→ TASK GOAL
The answer should be each line of the records that contains the word "nohex"; please copy them all.

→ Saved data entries
· · · ·

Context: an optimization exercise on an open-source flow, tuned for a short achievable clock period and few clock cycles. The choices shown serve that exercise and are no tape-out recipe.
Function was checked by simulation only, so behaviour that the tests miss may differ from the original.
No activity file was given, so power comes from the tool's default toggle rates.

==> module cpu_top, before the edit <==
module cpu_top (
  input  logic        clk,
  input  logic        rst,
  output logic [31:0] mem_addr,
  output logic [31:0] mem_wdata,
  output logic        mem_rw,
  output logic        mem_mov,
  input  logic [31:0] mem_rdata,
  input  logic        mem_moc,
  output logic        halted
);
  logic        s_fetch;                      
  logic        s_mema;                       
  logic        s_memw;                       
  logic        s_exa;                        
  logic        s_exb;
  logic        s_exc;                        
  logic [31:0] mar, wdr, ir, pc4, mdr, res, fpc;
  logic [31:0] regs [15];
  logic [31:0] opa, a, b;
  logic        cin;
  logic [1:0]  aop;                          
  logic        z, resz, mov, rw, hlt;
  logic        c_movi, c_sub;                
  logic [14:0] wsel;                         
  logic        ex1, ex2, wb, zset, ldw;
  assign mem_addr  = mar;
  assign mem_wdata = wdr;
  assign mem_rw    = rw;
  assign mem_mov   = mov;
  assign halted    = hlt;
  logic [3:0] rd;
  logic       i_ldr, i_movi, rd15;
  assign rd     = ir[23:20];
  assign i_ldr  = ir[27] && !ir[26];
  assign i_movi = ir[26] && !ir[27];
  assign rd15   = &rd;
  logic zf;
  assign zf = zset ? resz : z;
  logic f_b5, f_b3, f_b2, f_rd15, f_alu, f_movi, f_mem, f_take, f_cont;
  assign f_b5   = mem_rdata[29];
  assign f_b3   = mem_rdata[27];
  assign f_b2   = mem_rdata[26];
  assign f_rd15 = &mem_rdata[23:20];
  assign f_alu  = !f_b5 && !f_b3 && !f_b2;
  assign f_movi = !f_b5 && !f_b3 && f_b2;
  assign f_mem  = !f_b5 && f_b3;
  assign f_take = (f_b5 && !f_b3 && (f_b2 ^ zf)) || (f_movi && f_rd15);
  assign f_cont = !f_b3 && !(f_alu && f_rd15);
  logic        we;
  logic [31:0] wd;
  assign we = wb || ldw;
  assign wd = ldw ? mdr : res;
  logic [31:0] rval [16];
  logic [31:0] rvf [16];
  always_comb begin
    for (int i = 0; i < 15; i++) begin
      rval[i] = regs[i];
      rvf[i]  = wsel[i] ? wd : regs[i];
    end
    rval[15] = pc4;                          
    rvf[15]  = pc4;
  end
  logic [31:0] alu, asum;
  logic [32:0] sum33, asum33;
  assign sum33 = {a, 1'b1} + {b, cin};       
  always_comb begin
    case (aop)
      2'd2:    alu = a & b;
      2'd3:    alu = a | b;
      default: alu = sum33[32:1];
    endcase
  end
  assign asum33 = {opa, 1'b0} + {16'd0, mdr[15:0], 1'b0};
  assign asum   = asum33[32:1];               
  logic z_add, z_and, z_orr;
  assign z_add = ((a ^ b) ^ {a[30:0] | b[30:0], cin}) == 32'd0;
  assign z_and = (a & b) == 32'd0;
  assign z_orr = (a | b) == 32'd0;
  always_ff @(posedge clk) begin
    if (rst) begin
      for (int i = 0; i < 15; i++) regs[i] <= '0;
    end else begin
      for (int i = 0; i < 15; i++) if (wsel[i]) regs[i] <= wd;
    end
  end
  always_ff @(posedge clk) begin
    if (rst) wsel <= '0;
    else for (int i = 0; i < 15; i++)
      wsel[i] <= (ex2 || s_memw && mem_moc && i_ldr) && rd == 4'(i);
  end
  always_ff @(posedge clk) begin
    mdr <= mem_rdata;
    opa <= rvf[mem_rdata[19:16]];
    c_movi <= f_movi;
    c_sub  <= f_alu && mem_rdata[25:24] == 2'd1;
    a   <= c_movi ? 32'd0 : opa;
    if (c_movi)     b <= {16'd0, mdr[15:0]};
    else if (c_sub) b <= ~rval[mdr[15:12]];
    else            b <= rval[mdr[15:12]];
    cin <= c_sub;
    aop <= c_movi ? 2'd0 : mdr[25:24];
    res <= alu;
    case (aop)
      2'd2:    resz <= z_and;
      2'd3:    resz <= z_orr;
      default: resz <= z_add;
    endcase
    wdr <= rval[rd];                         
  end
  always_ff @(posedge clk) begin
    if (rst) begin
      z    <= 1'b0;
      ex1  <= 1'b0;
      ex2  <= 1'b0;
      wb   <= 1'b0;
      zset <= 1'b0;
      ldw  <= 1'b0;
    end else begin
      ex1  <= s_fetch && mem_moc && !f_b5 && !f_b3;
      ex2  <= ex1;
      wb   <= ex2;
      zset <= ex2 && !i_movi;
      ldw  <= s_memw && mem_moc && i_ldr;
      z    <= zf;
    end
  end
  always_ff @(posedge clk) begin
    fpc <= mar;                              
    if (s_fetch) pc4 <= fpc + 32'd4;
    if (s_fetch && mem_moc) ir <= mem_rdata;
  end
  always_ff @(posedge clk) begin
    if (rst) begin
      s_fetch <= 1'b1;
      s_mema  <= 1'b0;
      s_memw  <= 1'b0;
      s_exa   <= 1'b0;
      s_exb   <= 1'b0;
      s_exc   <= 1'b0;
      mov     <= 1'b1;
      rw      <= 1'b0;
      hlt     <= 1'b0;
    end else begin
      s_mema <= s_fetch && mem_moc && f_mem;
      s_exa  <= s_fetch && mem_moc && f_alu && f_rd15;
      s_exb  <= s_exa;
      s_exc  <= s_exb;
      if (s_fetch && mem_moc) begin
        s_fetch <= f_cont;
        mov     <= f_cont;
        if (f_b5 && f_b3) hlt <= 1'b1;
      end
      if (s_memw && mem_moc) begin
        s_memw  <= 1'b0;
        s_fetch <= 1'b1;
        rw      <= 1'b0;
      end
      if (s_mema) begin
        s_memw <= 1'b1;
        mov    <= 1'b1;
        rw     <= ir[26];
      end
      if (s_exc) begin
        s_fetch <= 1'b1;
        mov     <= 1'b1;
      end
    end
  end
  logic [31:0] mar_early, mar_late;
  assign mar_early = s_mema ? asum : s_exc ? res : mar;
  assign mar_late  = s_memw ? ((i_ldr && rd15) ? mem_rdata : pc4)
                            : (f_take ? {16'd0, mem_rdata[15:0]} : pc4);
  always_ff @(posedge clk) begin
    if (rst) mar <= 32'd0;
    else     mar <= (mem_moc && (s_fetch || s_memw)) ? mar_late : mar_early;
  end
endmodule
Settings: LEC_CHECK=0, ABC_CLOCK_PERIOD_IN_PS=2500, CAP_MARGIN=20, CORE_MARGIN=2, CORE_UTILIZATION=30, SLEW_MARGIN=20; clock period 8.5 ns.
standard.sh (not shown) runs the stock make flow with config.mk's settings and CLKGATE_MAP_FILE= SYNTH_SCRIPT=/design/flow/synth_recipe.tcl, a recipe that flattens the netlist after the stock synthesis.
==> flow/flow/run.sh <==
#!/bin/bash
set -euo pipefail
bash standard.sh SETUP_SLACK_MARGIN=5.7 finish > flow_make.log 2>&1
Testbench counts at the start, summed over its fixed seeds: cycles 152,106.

· · · ·

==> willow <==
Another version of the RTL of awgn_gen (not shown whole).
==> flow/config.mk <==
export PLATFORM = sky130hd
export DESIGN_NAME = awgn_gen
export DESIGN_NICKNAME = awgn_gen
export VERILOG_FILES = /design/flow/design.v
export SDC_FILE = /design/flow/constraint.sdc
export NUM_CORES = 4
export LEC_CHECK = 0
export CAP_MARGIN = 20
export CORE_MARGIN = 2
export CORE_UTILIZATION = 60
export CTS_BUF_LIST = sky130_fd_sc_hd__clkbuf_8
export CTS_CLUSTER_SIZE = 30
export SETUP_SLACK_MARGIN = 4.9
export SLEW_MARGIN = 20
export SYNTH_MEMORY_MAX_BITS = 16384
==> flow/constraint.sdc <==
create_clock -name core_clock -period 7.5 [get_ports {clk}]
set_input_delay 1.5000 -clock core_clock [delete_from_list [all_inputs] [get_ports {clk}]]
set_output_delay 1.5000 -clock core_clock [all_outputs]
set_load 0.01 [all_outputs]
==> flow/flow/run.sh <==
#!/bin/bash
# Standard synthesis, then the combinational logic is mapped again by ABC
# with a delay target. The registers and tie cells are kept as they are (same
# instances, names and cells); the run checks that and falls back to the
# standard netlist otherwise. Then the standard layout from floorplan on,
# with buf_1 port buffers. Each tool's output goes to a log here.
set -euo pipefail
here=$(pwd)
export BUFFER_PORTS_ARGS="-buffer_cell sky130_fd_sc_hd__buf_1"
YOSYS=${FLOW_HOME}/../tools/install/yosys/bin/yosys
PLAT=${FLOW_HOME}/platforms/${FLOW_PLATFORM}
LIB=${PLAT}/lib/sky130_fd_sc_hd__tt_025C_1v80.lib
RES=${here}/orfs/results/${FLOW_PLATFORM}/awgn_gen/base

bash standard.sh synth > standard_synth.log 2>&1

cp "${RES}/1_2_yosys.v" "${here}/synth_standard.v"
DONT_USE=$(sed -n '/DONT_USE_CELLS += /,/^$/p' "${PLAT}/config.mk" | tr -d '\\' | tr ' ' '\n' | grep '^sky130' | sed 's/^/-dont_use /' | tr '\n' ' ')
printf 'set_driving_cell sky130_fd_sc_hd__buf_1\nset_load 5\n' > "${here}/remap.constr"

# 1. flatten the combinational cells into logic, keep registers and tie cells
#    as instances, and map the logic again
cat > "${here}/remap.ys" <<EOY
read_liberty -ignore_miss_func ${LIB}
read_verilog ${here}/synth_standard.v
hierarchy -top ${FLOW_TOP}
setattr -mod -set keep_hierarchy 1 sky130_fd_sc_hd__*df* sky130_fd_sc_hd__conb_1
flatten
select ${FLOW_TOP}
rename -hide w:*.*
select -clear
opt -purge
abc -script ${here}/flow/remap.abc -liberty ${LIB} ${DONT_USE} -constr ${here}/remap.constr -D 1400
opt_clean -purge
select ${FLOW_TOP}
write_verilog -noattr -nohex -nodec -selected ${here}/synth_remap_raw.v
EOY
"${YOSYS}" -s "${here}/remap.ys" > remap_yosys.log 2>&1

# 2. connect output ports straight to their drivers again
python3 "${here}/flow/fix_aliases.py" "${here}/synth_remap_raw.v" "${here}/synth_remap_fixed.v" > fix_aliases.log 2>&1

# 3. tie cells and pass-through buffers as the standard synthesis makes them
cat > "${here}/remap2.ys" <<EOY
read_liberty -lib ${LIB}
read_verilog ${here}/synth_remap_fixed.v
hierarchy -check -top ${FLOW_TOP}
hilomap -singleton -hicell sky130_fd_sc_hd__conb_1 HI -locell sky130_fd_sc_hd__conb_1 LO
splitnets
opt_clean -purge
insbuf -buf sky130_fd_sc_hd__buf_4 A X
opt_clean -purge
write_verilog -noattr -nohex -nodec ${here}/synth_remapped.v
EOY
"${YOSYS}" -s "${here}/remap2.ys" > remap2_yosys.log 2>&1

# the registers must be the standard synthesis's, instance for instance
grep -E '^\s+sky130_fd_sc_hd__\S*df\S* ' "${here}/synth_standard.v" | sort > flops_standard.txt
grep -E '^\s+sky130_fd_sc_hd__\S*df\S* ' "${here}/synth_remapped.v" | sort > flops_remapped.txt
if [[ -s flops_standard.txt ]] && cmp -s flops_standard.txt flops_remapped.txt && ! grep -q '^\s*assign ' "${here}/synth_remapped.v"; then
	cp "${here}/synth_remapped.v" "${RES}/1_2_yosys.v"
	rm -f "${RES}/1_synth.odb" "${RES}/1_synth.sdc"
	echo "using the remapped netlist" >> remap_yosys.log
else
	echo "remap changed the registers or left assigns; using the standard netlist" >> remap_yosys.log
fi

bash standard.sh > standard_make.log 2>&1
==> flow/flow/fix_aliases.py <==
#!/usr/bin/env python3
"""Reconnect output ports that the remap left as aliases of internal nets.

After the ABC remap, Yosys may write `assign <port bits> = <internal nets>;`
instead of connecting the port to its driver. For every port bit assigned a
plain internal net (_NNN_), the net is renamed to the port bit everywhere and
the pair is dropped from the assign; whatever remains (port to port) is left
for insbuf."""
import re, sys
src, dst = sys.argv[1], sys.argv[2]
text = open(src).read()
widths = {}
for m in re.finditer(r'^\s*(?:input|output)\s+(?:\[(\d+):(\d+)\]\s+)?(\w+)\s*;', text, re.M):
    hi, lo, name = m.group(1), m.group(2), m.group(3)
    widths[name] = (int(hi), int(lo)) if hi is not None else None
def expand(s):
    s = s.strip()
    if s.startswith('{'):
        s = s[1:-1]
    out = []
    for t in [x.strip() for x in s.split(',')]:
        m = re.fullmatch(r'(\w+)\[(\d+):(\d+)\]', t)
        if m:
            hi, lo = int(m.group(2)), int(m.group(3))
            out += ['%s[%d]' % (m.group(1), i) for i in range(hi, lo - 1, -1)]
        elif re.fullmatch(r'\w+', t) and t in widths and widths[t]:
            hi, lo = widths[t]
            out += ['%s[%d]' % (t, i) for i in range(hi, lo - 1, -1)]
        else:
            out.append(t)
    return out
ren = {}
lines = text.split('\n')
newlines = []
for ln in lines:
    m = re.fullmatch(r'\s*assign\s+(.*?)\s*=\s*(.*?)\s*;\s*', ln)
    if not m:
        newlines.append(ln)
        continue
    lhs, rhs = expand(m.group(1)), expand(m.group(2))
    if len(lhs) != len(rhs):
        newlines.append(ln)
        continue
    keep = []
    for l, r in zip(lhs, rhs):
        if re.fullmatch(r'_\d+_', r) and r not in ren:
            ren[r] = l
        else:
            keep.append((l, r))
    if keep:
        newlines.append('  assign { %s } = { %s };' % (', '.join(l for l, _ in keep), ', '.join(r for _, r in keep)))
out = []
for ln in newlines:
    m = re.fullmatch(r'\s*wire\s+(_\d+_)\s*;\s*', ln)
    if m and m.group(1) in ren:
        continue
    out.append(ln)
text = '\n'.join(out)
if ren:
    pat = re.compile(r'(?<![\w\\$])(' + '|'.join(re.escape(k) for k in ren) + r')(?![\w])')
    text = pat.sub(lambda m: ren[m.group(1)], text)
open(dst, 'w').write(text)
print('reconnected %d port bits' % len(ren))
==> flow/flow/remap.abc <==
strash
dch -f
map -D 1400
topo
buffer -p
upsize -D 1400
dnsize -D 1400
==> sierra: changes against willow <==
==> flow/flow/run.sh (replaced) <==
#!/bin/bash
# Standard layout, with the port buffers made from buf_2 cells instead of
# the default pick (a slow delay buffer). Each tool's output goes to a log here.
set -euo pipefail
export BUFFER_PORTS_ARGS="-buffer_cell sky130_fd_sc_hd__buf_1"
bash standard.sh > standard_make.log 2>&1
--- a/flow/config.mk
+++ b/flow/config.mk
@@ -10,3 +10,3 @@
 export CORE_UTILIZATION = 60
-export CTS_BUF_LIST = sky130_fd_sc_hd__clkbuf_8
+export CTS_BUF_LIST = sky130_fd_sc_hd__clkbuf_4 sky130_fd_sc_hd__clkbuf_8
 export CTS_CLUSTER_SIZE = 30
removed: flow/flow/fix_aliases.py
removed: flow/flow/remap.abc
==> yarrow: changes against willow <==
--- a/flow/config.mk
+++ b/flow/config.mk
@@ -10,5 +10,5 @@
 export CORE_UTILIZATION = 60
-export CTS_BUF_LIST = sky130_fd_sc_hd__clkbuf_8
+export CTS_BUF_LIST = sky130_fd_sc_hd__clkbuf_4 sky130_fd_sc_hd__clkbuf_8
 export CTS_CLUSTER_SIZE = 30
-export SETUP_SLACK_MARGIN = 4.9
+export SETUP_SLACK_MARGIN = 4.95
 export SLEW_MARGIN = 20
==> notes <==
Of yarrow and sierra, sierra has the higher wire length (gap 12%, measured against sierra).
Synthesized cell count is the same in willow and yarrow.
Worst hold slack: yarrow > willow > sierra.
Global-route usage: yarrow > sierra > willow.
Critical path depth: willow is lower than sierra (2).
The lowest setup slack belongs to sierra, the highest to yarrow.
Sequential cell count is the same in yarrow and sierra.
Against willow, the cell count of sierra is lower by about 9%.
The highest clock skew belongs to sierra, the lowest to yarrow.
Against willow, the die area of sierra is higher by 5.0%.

· · · ·

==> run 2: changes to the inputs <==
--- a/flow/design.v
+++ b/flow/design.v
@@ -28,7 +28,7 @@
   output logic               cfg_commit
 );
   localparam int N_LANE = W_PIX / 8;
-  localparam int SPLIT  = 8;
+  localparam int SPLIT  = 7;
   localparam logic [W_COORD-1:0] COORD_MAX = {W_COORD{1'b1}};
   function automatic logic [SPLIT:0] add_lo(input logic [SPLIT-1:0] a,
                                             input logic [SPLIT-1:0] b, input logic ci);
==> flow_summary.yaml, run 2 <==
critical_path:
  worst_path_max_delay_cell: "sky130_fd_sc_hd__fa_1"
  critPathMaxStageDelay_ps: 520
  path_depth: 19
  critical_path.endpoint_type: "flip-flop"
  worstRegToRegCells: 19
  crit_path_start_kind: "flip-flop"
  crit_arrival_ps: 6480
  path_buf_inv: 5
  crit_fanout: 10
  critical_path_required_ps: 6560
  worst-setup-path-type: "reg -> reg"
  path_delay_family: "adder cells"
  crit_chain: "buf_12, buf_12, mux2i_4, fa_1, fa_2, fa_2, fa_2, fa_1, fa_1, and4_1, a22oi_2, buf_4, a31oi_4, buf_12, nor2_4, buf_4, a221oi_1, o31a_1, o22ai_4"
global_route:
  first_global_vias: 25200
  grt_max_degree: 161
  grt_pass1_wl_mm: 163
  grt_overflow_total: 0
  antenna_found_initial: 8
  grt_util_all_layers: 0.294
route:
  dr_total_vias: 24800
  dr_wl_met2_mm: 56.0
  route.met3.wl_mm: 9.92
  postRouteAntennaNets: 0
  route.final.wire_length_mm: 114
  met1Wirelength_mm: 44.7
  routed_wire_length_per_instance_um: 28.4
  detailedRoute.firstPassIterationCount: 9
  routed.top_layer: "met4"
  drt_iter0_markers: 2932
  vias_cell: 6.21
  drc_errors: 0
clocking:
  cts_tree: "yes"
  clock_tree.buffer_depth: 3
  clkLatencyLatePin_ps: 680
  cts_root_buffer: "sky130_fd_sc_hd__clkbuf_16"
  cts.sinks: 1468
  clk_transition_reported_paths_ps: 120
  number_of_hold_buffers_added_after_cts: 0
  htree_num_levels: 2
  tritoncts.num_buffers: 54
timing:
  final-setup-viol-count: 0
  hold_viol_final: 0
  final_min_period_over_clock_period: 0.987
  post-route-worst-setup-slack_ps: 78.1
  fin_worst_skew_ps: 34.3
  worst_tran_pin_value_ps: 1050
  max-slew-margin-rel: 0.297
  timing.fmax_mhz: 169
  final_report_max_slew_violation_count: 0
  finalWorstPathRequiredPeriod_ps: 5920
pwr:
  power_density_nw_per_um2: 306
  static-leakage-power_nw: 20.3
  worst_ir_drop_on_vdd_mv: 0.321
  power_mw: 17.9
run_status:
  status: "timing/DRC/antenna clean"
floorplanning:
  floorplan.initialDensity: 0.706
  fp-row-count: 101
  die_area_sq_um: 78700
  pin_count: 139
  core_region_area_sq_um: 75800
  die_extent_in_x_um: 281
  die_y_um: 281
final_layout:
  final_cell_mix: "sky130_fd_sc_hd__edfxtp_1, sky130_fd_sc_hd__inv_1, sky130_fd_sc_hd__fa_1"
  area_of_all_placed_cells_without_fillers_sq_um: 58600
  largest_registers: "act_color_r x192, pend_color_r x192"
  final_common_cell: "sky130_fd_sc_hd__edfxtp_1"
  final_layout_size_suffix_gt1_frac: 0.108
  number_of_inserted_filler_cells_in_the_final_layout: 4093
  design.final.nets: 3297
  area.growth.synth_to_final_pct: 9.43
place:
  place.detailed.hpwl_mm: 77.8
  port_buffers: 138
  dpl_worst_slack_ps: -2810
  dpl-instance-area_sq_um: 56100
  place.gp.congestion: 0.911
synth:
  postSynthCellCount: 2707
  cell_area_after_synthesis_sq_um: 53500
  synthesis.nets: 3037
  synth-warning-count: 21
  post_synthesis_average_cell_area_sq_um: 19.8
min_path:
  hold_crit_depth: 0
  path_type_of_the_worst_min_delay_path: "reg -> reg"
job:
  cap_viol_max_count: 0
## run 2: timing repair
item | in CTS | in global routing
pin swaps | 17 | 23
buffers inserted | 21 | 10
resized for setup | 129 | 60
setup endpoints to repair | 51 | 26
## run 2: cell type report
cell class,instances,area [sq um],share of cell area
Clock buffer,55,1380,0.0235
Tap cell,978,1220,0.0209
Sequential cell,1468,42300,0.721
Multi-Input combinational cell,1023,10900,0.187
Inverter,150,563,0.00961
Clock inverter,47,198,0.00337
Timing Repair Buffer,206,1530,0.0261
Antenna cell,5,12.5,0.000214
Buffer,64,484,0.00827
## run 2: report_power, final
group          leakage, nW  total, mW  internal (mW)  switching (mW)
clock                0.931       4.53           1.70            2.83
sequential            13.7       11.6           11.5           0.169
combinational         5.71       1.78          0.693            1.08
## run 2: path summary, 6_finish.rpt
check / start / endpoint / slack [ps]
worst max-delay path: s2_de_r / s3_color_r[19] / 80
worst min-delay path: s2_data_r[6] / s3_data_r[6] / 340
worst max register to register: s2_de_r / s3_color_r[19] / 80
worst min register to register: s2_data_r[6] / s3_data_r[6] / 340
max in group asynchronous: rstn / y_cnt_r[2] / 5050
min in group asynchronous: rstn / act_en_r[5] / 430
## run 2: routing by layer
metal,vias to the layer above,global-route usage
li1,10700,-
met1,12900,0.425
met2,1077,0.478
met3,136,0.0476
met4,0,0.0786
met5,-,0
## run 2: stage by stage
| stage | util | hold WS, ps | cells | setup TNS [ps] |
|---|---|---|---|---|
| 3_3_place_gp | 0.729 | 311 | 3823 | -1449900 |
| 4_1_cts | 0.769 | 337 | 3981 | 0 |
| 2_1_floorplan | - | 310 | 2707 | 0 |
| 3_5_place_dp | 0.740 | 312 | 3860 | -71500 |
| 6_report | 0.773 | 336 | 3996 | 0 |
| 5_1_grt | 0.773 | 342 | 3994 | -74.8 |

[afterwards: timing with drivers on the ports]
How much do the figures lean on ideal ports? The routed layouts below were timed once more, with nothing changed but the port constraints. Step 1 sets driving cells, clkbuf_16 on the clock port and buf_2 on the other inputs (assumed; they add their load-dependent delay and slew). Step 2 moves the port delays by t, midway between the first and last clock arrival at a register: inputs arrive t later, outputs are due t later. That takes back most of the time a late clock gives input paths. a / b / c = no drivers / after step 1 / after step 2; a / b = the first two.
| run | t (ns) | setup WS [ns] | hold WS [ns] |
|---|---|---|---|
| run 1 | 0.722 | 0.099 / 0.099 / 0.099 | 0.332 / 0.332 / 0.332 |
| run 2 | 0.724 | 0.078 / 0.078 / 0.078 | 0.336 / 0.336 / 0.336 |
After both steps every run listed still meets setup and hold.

· · · ·

→ REPLY
write_verilog -noattr -nohex -nodec -selected ${here}/synth_remap_raw.v
write_verilog -noattr -nohex -nodec ${here}/synth_remapped.v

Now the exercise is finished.